Small businesses commonly start out as sole proprietorships or general partnerships. The reason being is these legal structures provide a good framework for businesses that are started prior to all the pieces being in place. These legal structures work well for small businesses, but as your business evolves and grows, it’s common for a different corporate structure to work better for your business. Changing your business legal structure can take a bit of time and effort, but the benefits tend to outweigh the costs. Here are some things to consider if you are thinking of changing the legal structure of a business.
Changing the structure of your business usually makes sense as your company grows, or when you change the focus of your business. For example, if you began as a sole proprietorship and now want to hire a couple of employees this is a good time to consider a different business structure. Another example, if someone beginning their business as a hobbyist or side venture that grows into a full-time job. You might also want to consider changing your business structure if your business acquires significant assets.
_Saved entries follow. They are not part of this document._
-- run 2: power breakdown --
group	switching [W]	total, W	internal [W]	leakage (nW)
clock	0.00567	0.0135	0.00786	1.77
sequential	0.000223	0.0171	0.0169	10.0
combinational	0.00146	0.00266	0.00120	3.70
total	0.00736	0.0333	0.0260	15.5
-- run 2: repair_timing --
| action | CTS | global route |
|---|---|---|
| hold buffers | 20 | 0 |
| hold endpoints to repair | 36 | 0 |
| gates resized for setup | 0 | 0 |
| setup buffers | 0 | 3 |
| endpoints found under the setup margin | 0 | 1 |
<file path="src/rtl/sync_ram_clr_if.sv">
// Bus interface for sync_ram_clr.
// Groups the access, clear and status signals of the RAM.
//   master : drives we, re, address, data_in, wmask and clear;
//            observes data_out, rvalid and busy
//   slave  : the RAM side of the same signals
interface sync_ram_clr_if #(
  parameter int DATA_WIDTH = 4,
  parameter int ADDR_WIDTH = 4
);
  logic                  we;
  logic                  re;
  logic [ADDR_WIDTH-1:0] address;
  logic [DATA_WIDTH-1:0] data_in;
  logic [DATA_WIDTH-1:0] wmask;
  logic                  clear;
  logic [DATA_WIDTH-1:0] data_out;
  logic                  rvalid;
  logic                  busy;

  modport master (
    output we, re, address, data_in, wmask, clear,
    input  data_out, rvalid, busy
  );

  modport slave (
    input  we, re, address, data_in, wmask, clear,
    output data_out, rvalid, busy
  );
endinterface

</file>
<file path="src/rtl/sync_ram_clr.sv">
// Parametrised single-port synchronous RAM with a hardware clear sequencer.
// Ports:
//   clk   : single clock, all logic on the rising edge
//   reset : synchronous active-high; restarts the clear sweep from address 0
//   bus   : slave side of sync_ram_clr_if
//           we/re/address/data_in/wmask : masked write and 1-cycle-latency read
//           clear    : one-cycle request to sweep memory to CLEAR_VALUE
//           data_out : registered read data, holds the last read value
//           rvalid   : one-cycle pulse when data_out was updated
//           busy     : high while the clear sweep runs (accesses are ignored)
module sync_ram_clr #(
  parameter int                    DATA_WIDTH  = 4,
  parameter int                    ADDR_WIDTH  = 4,
  parameter int                    RDW_MODE    = 0,
  parameter logic [DATA_WIDTH-1:0] CLEAR_VALUE = '0
) (
  input logic           clk,
  input logic           reset,
  sync_ram_clr_if.slave bus
);

  localparam int DEPTH = 2 ** ADDR_WIDTH;

  typedef enum logic [0:0] {
    ST_IDLE  = 1'b0,
    ST_CLEAR = 1'b1
  } state_t;

  // Bitwise merge of new data into an old word under a write mask.
  function automatic logic [DATA_WIDTH-1:0] merge_word(
    input logic [DATA_WIDTH-1:0] old_word,
    input logic [DATA_WIDTH-1:0] new_word,
    input logic [DATA_WIDTH-1:0] mask
  );
    return (old_word & ~mask) | (new_word & mask);
  endfunction

  logic [DATA_WIDTH-1:0] mem_r [DEPTH];

  state_t                state_r;
  state_t                state_nxt_s;
  logic [ADDR_WIDTH-1:0] clr_addr_r;
  logic [ADDR_WIDTH-1:0] clr_addr_nxt_s;
  logic [DATA_WIDTH-1:0] data_out_r;
  logic                  rvalid_r;

  logic [DATA_WIDTH-1:0] old_word_s;
  logic [DATA_WIDTH-1:0] merged_word_s;
  logic                  mem_we_s;
  logic [ADDR_WIDTH-1:0] mem_waddr_s;
  logic [DATA_WIDTH-1:0] mem_wdata_s;
  logic                  rd_en_s;
  logic [DATA_WIDTH-1:0] rd_word_s;

  assign old_word_s    = mem_r[bus.address];
  assign merged_word_s = merge_word(old_word_s, bus.data_in, bus.wmask);

  // Next-state logic plus memory write port selection (sweep vs. user write).
  always_comb begin
    state_nxt_s    = state_r;
    clr_addr_nxt_s = clr_addr_r;
    mem_we_s       = 1'b0;
    mem_waddr_s    = bus.address;
    mem_wdata_s    = merged_word_s;
    rd_en_s        = 1'b0;
    case (state_r)
      ST_IDLE: begin
        if (bus.clear) begin
          // clear wins: any access requested in the same cycle is dropped
          state_nxt_s    = ST_CLEAR;
          clr_addr_nxt_s = '0;
        end else begin
          mem_we_s = bus.we;
          rd_en_s  = bus.re;
        end
      end
      ST_CLEAR: begin
        mem_we_s       = 1'b1;
        mem_waddr_s    = clr_addr_r;
        mem_wdata_s    = CLEAR_VALUE;
        clr_addr_nxt_s = clr_addr_r + ADDR_WIDTH'(1);
        if (&clr_addr_r) begin
          state_nxt_s = ST_IDLE;
        end else begin
          state_nxt_s = ST_CLEAR;
        end
      end
      default: begin
        state_nxt_s    = ST_CLEAR;
        clr_addr_nxt_s = '0;
      end
    endcase
  end

  // Read-during-write selection: old word, or the merged word being written.
  always_comb begin
    rd_word_s = old_word_s;
    if ((RDW_MODE != 0) && bus.we) begin
      rd_word_s = merged_word_s;
    end else begin
      rd_word_s = old_word_s;
    end
  end

  // Memory array write port; the reset edge itself never writes.
  always_ff @(posedge clk) begin
    if (!reset && mem_we_s) begin
      mem_r[mem_waddr_s] <= mem_wdata_s;
    end
  end

  // Control state, sweep pointer and registered read outputs.
  always_ff @(posedge clk) begin
    if (reset) begin
      state_r    <= ST_CLEAR;
      clr_addr_r <= '0;
      data_out_r <= '0;
      rvalid_r   <= 1'b0;
    end else begin
      state_r    <= state_nxt_s;
      clr_addr_r <= clr_addr_nxt_s;
      rvalid_r   <= rd_en_s;
      if (rd_en_s) begin
        data_out_r <= rd_word_s;
      end
    end
  end

  assign bus.data_out = data_out_r;
  assign bus.rvalid   = rvalid_r;
  assign bus.busy     = (state_r == ST_CLEAR);

endmodule
</file>
<file path="src/flat_wrapper.sv">
// flat-port wrapper written by rule: the top's interface ports become plain ports
module sync_ram_clr_flat 
#(
  parameter int                    DATA_WIDTH  = 4,
  parameter int                    ADDR_WIDTH  = 4,
  parameter int                    RDW_MODE    = 0,
  parameter logic [DATA_WIDTH-1:0] CLEAR_VALUE = '0
)
  (clk, reset, bus_we, bus_re, bus_address, bus_data_in, bus_wmask, bus_clear, bus_data_out, bus_rvalid, bus_busy);
  sync_ram_clr_if #(.DATA_WIDTH(DATA_WIDTH), .ADDR_WIDTH(ADDR_WIDTH)) bus_i ();
  input logic clk;
  input logic reset;
  input wire logic [$bits(bus_i.we)-1:0] bus_we;
  input wire logic [$bits(bus_i.re)-1:0] bus_re;
  input wire logic [$bits(bus_i.address)-1:0] bus_address;
  input wire logic [$bits(bus_i.data_in)-1:0] bus_data_in;
  input wire logic [$bits(bus_i.wmask)-1:0] bus_wmask;
  input wire logic [$bits(bus_i.clear)-1:0] bus_clear;
  output wire logic [$bits(bus_i.data_out)-1:0] bus_data_out;
  output wire logic [$bits(bus_i.rvalid)-1:0] bus_rvalid;
  output wire logic [$bits(bus_i.busy)-1:0] bus_busy;
  assign bus_i.we = bus_we;
  assign bus_i.re = bus_re;
  assign bus_i.address = bus_address;
  assign bus_i.data_in = bus_data_in;
  assign bus_i.wmask = bus_wmask;
  assign bus_i.clear = bus_clear;
  assign bus_data_out = bus_i.data_out;
  assign bus_rvalid = bus_i.rvalid;
  assign bus_busy = bus_i.busy;
  sync_ram_clr #(.DATA_WIDTH(DATA_WIDTH), .ADDR_WIDTH(ADDR_WIDTH), .RDW_MODE(RDW_MODE), .CLEAR_VALUE(CLEAR_VALUE)) u_core (.clk(clk), .reset(reset), .bus(bus_i));
endmodule
</file>
<file path="config.mk">
export PLATFORM = sky130hd
export DESIGN_NAME = sync_ram_clr_flat
export DESIGN_NICKNAME = d
export VERILOG_FILES = /design/src/rtl/sync_ram_clr_if.sv /design/src/rtl/sync_ram_clr.sv /design/src/flat_wrapper.sv
export SDC_FILE = /design/constraint.sdc
export NUM_CORES = 1
export LEC_CHECK = 0
export BUFFER_PORTS_ARGS = -buffer_cell sky130_fd_sc_hd__buf_2
export CELL_PAD_IN_SITES_DETAIL_PLACEMENT = 0
export CELL_PAD_IN_SITES_GLOBAL_PLACEMENT = 1
export CORE_MARGIN = 2
export CORE_UTILIZATION = 45
export DETAILED_ROUTE_END_ITERATION = 8
export GPL_ROUTABILITY_DRIVEN = 0
export PLACE_DENSITY = 0.83
export SLEW_MARGIN = 20
export SYNTH_ARGS = -nofsm -noshare
export SYNTH_HDL_FRONTEND = slang
export SYNTH_SLANG_ARGS = --single-unit
</file>
<file path="constraint.sdc">
create_clock -name clk -period 1.8 [get_ports clk]
set_input_delay 0.27 -clock clk [delete_from_list [all_inputs] [get_ports clk]]
set_output_delay 0.27 -clock clk [all_outputs]
set_load 0.005 [all_outputs]
</file>
==> impl_metrics.json, run 1 <==
{
  "fin_util_pct": 59.1,
  "synthAdderAreaFrac_pct": 0.400,
  "finalInstanceArea_sq_um": 3990,
  "post-route-period-util_pct": 95.8,
  "diodes": 0,
  "whs_ps": 253,
  "placed_cells": 327,
  "clkTransAtPathRegs_ps": 80,
  "crit_buf_inv": 1,
  "layout_setup_ws_ps": 75.9,
  "wl_met3_microns": 433,
  "synthTopCellsByArea": "edfxtp_1 61%, mux4_2 12%, dfxtp_1 6.4%",
  "synth-seq-cells": 74,
  "crit_slowest_cell": "mux4_2",
  "p_leak_nw": 1.45,
  "worst_pin_slew_ps": 497,
  "stdcell_count": 345,
  "clk-insertion-delay-late_ps": 340,
  "die_x_microns": 87.4,
  "route.met2.wl_microns": 3640,
  "clkPwrFrac_pct": 38.9,
  "cp.arrival_ps": 1820,
  "muxShareOfSynthArea_pct": 14.8,
  "p_seq_share_pct": 53.9,
  "first_pass_iters": 4,
  "synth_top_family_by_area": "multiplexers",
  "netlist_area_sq_um": 3130,
  "swShare_pct": 20.8,
  "crit_path_start": "u_core.mem_r[7][3]",
  "grt_use_total_pct": 20.4,
  "place_ws_ps": -461,
  "synth_nets": 209,
  "fmax_mhz": 580,
  "async_reset_ff_share_pct": 0,
  "port_buffers": 22,
  "p_total_mw": 3.47,
  "antenna_found_initial": 0,
  "worst-endpoint-required_ps": 1900,
  "synth_edf_count": 64,
  "intPower_mw": 2.75,
  "drt-initial-drc-count": 137,
  "ant_nets": 0,
  "synthCells": 191,
  "cts_hold_buf": 0,
  "timing_hold_violations_final": 0,
  "min_from": "reset",
  "clockBufferDepth": 2,
  "routed.top_layer": "met4",
  "synthXorXnorAreaFrac_pct": 0,
  "routed-via-count": 1981,
  "drt_wl_total_microns": 7240,
  "io_pins": 23,
  "tns_ps": 0,
  "synth_top_cell_by_area": "edfxtp_1",
  "rsz0062_at_grt": "false",
  "grt_pass1_wl_microns": 10700,
  "wire_per_inst_microns": 21.0,
  "p_switching_mw": 0.722,
  "pwr-share-comb_pct": 7.3,
  "crit_path_start_kind": "flop",
  "hp-class": "input port to flop",
  "critical_path_class": "flop to flop",
  "cts_root_buffer": "clkbuf_8",
  "ys_seq_area_share_pct": 67.8,
  "postSynthAreaPerCell_sq_um": 16.4,
  "r2r-start": "u_core.mem_r[7][3]",
  "drt-met1-wl_microns": 3010,
  "die_y_microns": 87.4,
  "crit_path_end_kind": "flop",
  "grt_pass1_vias": 1930,
  "core_area_sq_um": 6760,
  "yosysUniqueCellTypes": 35,
  "area_delta_synth_final_pct": 27.5,
  "finalSetupViolations": 0,
  "yosys_warnings": 0,
  "initial_core_util_pct": 46.3,
  "drive_above_1_share_pct": 44.2,
  "htree_levels": 3,
  "design.die.area_sq_um": 7640,
  "critPathMaxStageDelay_ps": 450,
  "placed_area_sq_um": 3640,
  "viasPerCell": 5.74,
  "outcome": "finished, final reports clean",
  "synth_ff_type": "edfxtp_1",
  "drc": 0,
  "synth_compound_area_share_pct": 5.48,
  "gr-total-overflow": 0,
  "min_period_ps": 1720,
  "path_cells": "mux4_2 > mux2i_1 > o221ai_4 > buf_12",
  "final_cell_mix": "64 x edfxtp_1, 44 x buf_4, 21 x buf_2, 16 x mux4_2, 16 x nor2_1",
  "slew_violations": 0,
  "rows": 30,
  "dp_hpwl_microns": 5180,
  "final_common_cell": "edfxtp_1",
  "cp_top_family": "multiplexers",
  "drv_cap": 0,
  "fin_worst_skew_ps": 11.5,
  "synth_top_area_share_pct": 61.4,
  "cts_tree": "built",
  "nNetsFinal": 279,
  "slew_headroom_pct": 66.7,
  "grt_max_degree": 17,
  "cp_max_fo": 15,
  "power-per-cell-area_nw_per_um2": 871,
  "numCtsBuffers": 9,
  "synth_simple_gate_area_share_pct": 9.76,
  "ir_drop_mv": 0.391,
  "tritoncts_num_sinks": 74
}
## cells in the mapped netlist (4+ instances only)
cell type,instances
buf_2,6
o211ai_1,4
mux2i_1,9
mux4_2,16
o221ai_1,8
dfxtp_1,10
a31oi_1,4
nand3b_1,4
nor2_1,20
edfxtp_1,64
or3_1,4
nand3_1,5
nand2b_1,5
## state kept, by name (all words and copies together) (netlist names)
register,flops
u_core.mem_r,64
u_core.bus.data_out,4
u_core.clr_addr_r,4
u_core.bus.busy,1
u_core.bus.rvalid,1
## cell families (layout without fill, tap and decap cells)
logic type | after synthesis | count (layout)
flip-flops | 74 | 74
AND/OR/NAND/NOR | 55 | 55
multiplexers | 26 | 26
AO/OA/AOI/OAI | 23 | 23
buffers and inverters | 12 | 86
adder cells (fa/ha/maj) | 1 | 1
## worst paths after layout
check | end | slack, ps | cells past startpoint
max | u_core.mem_r[0][3] | 80 | 4
min | u_core.bus.rvalid | 250 | 3
max reg2reg | u_core.mem_r[0][3] | 80 | 4
min reg2reg | u_core.bus.data_out[0] | 480 | 2
## power groups by stage
stage          clock network (mW)  logic (mW)  registers [mW]
2_1_floorplan                   0       0.121            1.91
3_3_place_gp                    0       0.226            1.91
3_5_place_dp                    0       0.233            1.91
4_1_cts                      1.36       0.241            1.87
5_1_grt                      1.42       0.268            1.88
6_report                     1.35       0.252            1.87
## metal layers
metal  global-route usage (%)  up-vias
met1                     26.7      994
li1                         -      913
met4                     7.83        0
met3                     5.40       14
met2                     32.5       60
met5                        0        -
## worst reg2reg max path: stages, from the launching register on
cell and delay [ps]:
edfxtp_1 390, mux4_2 450, mux2i_1 320, o221ai_4 160
buf_12 170
## final cells by class
type / instances / area [sq um]
clock inverters: 6 / 82.6
repair buffers: 68 / 487
inverters: 3 / 11.3
multi-input cells: 105 / 1060
flip-flops and latches: 74 / 2120
clock buffers: 9 / 124
well taps: 80 / 100
fillers: 511 / 2770
## what timing repair did
action	4_1_cts	5_1_grt
buffers inserted	0	3
endpoints found under the setup margin	72	118
resized for setup	6	12
pin swaps	0	2
No activity file was read; power rests on OpenSTA's default activity.
==> run 2: changes to the inputs <==
--- a/config.mk
+++ b/config.mk
@@ -10,6 +10,7 @@
 export CELL_PAD_IN_SITES_GLOBAL_PLACEMENT = 1
 export CORE_MARGIN = 2
 export CORE_UTILIZATION = 45
+export CTS_BUF_LIST = sky130_fd_sc_hd__clkbuf_16
 export DETAILED_ROUTE_END_ITERATION = 8
 export GPL_ROUTABILITY_DRIVEN = 0
 export PLACE_DENSITY = 0.83
==> run 2 against run 1 <==
  * Final area up 1.8%
  * Largest power group unchanged
  * Register-to-register slack got worse by 30 ps
  * Worst setup slack lost 32 ps
  * Total power rose by 14%
  * Critical path type unchanged
==> impl_metrics.json, run 2 (same netlist as run 1, synthesis figures left out) <==
{
  "whs_path_depth": 3,
  "slew_headroom_pct": 67.9,
  "min_to": "u_core.bus.rvalid",
  "drt-initial-drc-count": 112,
  "largest_reg_flops": 64,
  "cts_tree": "built",
  "final_common_cell": "edfxtp_1",
  "nNetsFinal": 278,
  "cp_max_fo": 16,
  "swShare_pct": 19.6,
  "crit_path_start_kind": "flop",
  "gr-total-overflow": 0,
  "die_x_microns": 87.4,
  "area_delta_synth_final_pct": 29.7,
  "drt_wl_total_microns": 7380,
  "power-per-cell-area_nw_per_um2": 976,
  "dp_hpwl_microns": 5180,
  "diodes": 0,
  "outcome": "finished, final reports clean",
  "fin_worst_skew_ps": 5.26,
  "htree_levels": 3,
  "initial_core_util_pct": 46.3,
  "drc": 0,
  "critical_path_class": "flop to flop",
  "core_area_sq_um": 6760,
  "min_from": "reset",
  "cts_root_buffer": "clkbuf_16",
  "crit_path_end_kind": "flop",
  "hp-class": "input port to flop",
  "rows": 30,
  "grt_pass1_wl_microns": 11000,
  "io_pins": 23,
  "slew_violations": 0,
  "clkPwrFrac_pct": 46.3,
  "die_y_microns": 87.4,
  "pwr-share-comb_pct": 6.3,
  "p_seq_share_pct": 47.3,
  "port_buffers": 22,
  "clockBufferDepth": 2,
  "fmax_mhz": 570,
  "timing_hold_violations_final": 0,
  "grt_pass1_vias": 1944,
  "ir_drop_mv": 0.400,
  "final_cell_mix": "64 x edfxtp_1, 44 x buf_4, 21 x buf_2, 16 x mux4_2, 16 x nor2_1",
  "p_leak_nw": 1.47,
  "clkTransAtPathRegs_ps": 60,
  "intPower_mw": 3.19,
  "finalSetupViolations": 0,
  "r2r-end": "u_core.mem_r[7][0]",
  "worst-endpoint-required_ps": 1870,
  "antenna_found_initial": 0,
  "tritoncts_num_sinks": 74,
  "r2r_cells": 4,
  "worst_pin_slew_ps": 480,
  "drv_cap": 0,
  "post-route-period-util_pct": 97.5,
  "routed-via-count": 1975,
  "cts_hold_buf": 0,
  "r2r-start": "u_core.bus.busy",
  "first_pass_iters": 4,
  "cp.arrival_ps": 1830,
  "p_total_mw": 3.96,
  "crit_slowest_cell": "o221ai_4",
  "p_switching_mw": 0.778,
  "numCtsBuffers": 9,
  "largest_register": "u_core.mem_r",
  "viasPerCell": 5.74,
  "drive_above_1_share_pct": 43.9,
  "whs_ps": 273,
  "clk-insertion-delay-late_ps": 330,
  "rsz0062_at_grt": "true",
  "wire_per_inst_microns": 21.5,
  "tns_ps": 0,
  "critPathMaxStageDelay_ps": 420,
  "path_cells": "buf_4 > nor2b_1 > nand2b_1 > o221ai_4",
  "design.die.area_sq_um": 7640,
  "placed_cells": 327,
  "ant_nets": 0,
  "rrSetupSlack_ps": 40,
  "grt_max_degree": 17,
  "stdcell_count": 344,
  "grt_use_total_pct": 21.0,
  "min_period_ps": 1760
}
[run 2: cell count changes in the layout (fill, tap and decap cells not counted)]
cell       delta
nor4bb_4      -1
clkbuf_16     +9
nor4bb_1      +1
mux2i_1       -1
clkbuf_8      -9
buf_12        -1
mux2i_2       +1
[run 2: cell type report]
type,instances,area [sq um]
flip-flops and latches,74,2120
well taps,80,100
clock buffers,9,225
multi-input cells,105,1050
fillers,499,2700
repair buffers,67,467
inverters,3,11.3
clock inverters,6,82.6
[run 2: power by group through the flow]
stage	logic (mW)	registers, mW	clock network [mW]
after floorplan	0.121	1.91	0
after global placement	0.226	1.91	0
after detailed placement	0.233	1.91	0
after CTS	0.241	1.88	1.86
after global routing	0.267	1.88	1.93
final	0.251	1.88	1.84
[run 2: timing repair]
item / in CTS / in global routing
endpoints found under the hold margin: 0 / 0
setup buffers: 0 / 2
gates resized for setup: 6 / 11
pin swaps: 0 / 2
setup endpoints to repair: 72 / 104
[run 2: critical path: cells and delay by family (launching register included)]
family	cells	cell delay, ps
simple gates	2	550
compound gates	1	420
flops	1	360
buf+inv	1	170
[run 2: per-layer routing]
metal	GRT usage [%]	up-vias	part of all wire (%)
li1	-	910	-
met1	26.9	1008	43
met2	34.7	47	51
met3	6.26	10	5.0
met4	6.01	0	1.7
met5	0	-	0
[run 2: metrics by stage]
| stage | util, % | cell area, sq um | setup WS, ps |
|---|---|---|---|
| 3_3_place_gp | 53.9 | 3640 | -344 |
| 6_report | 60.1 | 4060 | 44.3 |
| 3_5_place_dp | 53.9 | 3640 | -461 |
| 5_1_grt | 60.1 | 4060 | -4.37 |
| 2_1_floorplan | - | 3150 | 72.2 |
| 4_1_cts | 59.1 | 3990 | 2.29 |
[run 2: worst max path at each step]
| stage | depth (start not counted) | endpoint | from |
|---|---|---|---|
| floorplan | 5 | u_core.mem_r[0][0] | bus_address[3] |
| global placement | 4 | u_core.mem_r[14][0] | bus_address[2] |
| detailed placement | 4 | u_core.mem_r[13][3] | bus_address[2] |
| CTS | 3 | u_core.mem_r[2][1] | u_core.bus.busy |
| global route | 6 | u_core.mem_r[7][2] | u_core.bus.busy |
| finish | 4 | u_core.mem_r[7][0] | u_core.bus.busy |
Changing the structure of your business can have both financial and legal advantages including:
Typically, changing your business structure will make financing easier, especially if you are looking to grow your business, get a loan, or purchase large assets. In many cases banks and other lenders prefer to work with businesses that have a separate legal structure. Additionally, if you are looking for potential investors for your business, you are likely to have more success if you’re business is incorporated or is an LLC as opposed to a sole proprietorship. The reason investors prefer to invest in these types of businesses is because you are able to sell a portion of your business in exchange for capital investment which is not available to businesses structured as a sole proprietorship.
Changing your business structure from a sole proprietorship to an LLC, corporation, limited liability partnership, or another legal entity can have multiple benefits when it comes to liability. The most important benefit is that all of these structures limit your personal liability. If your business gets sued or cannot pay its debts, for example, creditors cannot come after your personal assets to satisfy those obligations. However, if you operate as a sole proprietorship or general partnership you are leaving yourself personally vulnerable.
It’s best to speak with your business account or financial advisor regarding the impact your business structure has on your taxes and what makes the most sense for your business. A C-Corporation, for example, can be taxed twice—once at the corporate tax rate and then again as you withdraw distributions. However, if you decide to form an LLC or S-Corporation, your tax obligations may not change at all.
In most cases, you won’t experience any changes to the level of control you have over your business. The only way you could lose control of your business is by bringing in new investors or shareholders that have a say in how you operate.